AVAILABLE DATA:
——————
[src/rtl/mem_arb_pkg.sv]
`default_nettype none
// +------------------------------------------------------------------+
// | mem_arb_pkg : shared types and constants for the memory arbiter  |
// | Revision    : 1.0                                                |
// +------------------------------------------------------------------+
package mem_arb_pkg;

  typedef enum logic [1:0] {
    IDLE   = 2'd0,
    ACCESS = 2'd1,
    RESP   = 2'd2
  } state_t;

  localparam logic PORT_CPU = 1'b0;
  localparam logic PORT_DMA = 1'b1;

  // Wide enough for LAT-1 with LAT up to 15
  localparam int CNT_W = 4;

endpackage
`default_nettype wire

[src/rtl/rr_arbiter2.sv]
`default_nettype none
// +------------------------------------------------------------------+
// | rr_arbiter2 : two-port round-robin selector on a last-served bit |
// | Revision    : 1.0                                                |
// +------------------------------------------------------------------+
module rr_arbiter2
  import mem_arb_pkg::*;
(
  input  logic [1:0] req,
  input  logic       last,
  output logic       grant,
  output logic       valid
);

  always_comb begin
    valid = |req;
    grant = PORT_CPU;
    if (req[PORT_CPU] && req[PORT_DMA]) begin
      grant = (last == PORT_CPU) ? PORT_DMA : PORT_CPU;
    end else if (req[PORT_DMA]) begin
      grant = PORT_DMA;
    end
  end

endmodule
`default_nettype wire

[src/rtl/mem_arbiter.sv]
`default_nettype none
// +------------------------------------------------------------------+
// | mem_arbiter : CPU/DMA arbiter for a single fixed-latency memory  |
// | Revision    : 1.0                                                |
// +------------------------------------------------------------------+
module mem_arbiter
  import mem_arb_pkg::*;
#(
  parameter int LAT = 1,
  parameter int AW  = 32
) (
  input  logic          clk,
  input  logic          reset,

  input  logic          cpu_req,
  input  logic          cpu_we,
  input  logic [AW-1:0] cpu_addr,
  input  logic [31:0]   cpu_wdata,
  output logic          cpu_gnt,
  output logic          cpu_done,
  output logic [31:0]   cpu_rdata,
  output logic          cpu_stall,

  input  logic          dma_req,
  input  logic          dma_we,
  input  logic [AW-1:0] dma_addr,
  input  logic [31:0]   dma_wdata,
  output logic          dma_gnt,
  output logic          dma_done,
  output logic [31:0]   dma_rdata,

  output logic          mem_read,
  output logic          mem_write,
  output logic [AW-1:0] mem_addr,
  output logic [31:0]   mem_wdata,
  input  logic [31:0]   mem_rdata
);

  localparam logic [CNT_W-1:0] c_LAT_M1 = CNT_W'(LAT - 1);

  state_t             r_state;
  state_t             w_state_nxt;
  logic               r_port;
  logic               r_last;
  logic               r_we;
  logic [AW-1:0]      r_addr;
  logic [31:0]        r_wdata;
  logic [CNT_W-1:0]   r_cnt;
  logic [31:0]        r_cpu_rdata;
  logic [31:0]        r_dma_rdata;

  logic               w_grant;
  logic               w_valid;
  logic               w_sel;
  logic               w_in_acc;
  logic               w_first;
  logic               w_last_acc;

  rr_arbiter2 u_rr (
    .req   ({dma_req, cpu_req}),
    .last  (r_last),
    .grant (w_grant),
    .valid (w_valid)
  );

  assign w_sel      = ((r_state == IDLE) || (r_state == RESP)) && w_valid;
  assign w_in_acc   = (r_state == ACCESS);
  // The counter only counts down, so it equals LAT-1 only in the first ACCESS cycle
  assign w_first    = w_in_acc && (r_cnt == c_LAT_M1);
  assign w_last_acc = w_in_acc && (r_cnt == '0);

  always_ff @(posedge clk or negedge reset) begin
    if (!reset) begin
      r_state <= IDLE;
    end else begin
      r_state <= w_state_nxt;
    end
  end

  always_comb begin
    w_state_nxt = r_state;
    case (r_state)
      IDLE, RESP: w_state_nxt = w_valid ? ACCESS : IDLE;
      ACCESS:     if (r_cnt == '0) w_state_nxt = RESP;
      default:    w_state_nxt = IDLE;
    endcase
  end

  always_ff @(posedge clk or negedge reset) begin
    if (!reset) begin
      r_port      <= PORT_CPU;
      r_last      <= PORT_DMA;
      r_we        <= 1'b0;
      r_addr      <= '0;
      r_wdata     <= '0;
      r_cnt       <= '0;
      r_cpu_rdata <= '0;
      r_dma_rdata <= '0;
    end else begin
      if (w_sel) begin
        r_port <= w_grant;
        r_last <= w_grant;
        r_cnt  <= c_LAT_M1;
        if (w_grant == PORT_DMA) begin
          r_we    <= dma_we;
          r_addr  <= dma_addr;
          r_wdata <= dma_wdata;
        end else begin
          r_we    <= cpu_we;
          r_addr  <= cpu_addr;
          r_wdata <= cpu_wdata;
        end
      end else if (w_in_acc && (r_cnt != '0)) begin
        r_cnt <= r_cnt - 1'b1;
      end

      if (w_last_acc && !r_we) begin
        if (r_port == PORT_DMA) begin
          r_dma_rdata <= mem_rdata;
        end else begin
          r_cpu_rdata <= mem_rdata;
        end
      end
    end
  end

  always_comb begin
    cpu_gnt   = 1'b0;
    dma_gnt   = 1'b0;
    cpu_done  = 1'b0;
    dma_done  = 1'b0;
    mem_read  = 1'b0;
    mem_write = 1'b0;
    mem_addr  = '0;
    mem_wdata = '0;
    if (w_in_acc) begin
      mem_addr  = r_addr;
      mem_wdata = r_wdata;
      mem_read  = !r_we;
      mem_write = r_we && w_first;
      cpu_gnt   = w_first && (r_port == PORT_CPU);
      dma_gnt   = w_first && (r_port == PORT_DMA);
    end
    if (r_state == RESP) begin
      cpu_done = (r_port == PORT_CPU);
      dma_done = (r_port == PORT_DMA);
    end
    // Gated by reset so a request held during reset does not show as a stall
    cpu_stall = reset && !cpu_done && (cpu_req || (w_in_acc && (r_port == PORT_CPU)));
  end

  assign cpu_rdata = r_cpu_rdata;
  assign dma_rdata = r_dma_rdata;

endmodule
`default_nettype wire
——————
WHAT IS REQUIRED: Pull every line containing "reset" from the entries above and copy it.

TASK RESULT:
  input  logic          reset,
  always_ff @(posedge clk or negedge reset) begin
    if (!reset) begin
  always_ff @(posedge clk or negedge reset) begin
    if (!reset) begin
    // Gated by reset so a request held during reset does not show as a stall
    cpu_stall = reset && !cpu_done && (cpu_req || (w_in_acc && (r_port == PORT_CPU)));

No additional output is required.